▶ Try it: Among the records below, find each line bearing the word "automatic" and copy it.

(Collected data entries)
::::

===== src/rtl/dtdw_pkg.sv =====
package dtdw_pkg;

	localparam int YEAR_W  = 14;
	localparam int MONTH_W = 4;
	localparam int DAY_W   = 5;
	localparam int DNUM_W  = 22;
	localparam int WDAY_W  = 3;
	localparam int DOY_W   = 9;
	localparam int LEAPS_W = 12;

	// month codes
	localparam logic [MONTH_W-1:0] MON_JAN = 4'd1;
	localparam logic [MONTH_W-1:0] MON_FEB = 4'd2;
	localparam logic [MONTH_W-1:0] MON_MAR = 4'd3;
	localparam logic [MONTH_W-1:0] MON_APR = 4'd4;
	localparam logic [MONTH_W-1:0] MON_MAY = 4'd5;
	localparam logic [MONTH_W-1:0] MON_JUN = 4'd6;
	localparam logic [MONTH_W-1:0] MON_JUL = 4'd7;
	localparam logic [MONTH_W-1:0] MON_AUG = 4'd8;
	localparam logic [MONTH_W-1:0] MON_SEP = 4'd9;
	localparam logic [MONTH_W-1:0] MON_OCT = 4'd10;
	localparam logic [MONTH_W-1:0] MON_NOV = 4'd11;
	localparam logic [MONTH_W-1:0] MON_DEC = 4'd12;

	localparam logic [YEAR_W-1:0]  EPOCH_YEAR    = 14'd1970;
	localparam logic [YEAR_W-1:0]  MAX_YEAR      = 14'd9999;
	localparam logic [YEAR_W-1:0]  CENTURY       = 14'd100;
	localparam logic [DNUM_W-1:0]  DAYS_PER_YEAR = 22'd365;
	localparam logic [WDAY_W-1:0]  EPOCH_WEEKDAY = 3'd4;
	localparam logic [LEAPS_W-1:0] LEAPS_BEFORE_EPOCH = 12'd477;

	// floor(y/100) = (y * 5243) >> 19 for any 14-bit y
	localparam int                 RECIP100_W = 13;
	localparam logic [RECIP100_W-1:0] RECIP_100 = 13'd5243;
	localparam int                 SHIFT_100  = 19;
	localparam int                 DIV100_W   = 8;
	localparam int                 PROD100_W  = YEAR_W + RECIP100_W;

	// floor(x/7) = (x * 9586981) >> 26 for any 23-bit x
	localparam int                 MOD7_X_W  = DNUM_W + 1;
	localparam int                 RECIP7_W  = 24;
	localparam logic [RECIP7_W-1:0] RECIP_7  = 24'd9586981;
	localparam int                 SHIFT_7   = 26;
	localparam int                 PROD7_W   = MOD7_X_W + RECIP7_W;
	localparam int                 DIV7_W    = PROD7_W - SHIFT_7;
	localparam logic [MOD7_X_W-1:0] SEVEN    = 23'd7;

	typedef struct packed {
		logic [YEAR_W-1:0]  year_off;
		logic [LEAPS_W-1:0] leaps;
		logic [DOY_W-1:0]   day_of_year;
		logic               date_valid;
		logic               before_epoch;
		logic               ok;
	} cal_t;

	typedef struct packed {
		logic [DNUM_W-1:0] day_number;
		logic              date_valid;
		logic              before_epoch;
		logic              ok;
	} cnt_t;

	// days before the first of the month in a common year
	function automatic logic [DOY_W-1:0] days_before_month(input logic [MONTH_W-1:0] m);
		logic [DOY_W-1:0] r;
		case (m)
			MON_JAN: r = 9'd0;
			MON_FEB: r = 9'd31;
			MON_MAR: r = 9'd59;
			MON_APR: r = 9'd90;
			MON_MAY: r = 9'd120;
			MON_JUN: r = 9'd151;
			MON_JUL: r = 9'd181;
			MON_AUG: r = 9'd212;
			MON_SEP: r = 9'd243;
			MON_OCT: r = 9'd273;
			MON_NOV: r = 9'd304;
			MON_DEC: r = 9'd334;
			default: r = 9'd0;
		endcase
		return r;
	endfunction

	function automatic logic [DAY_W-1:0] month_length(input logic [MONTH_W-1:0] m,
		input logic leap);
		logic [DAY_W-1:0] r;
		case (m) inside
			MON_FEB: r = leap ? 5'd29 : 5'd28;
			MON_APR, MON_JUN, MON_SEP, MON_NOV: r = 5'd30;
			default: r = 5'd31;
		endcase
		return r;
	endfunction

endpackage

::::

▶ Output of the task:
	function automatic logic [DOY_W-1:0] days_before_month(input logic [MONTH_W-1:0] m);
	function automatic logic [DAY_W-1:0] month_length(input logic [MONTH_W-1:0] m,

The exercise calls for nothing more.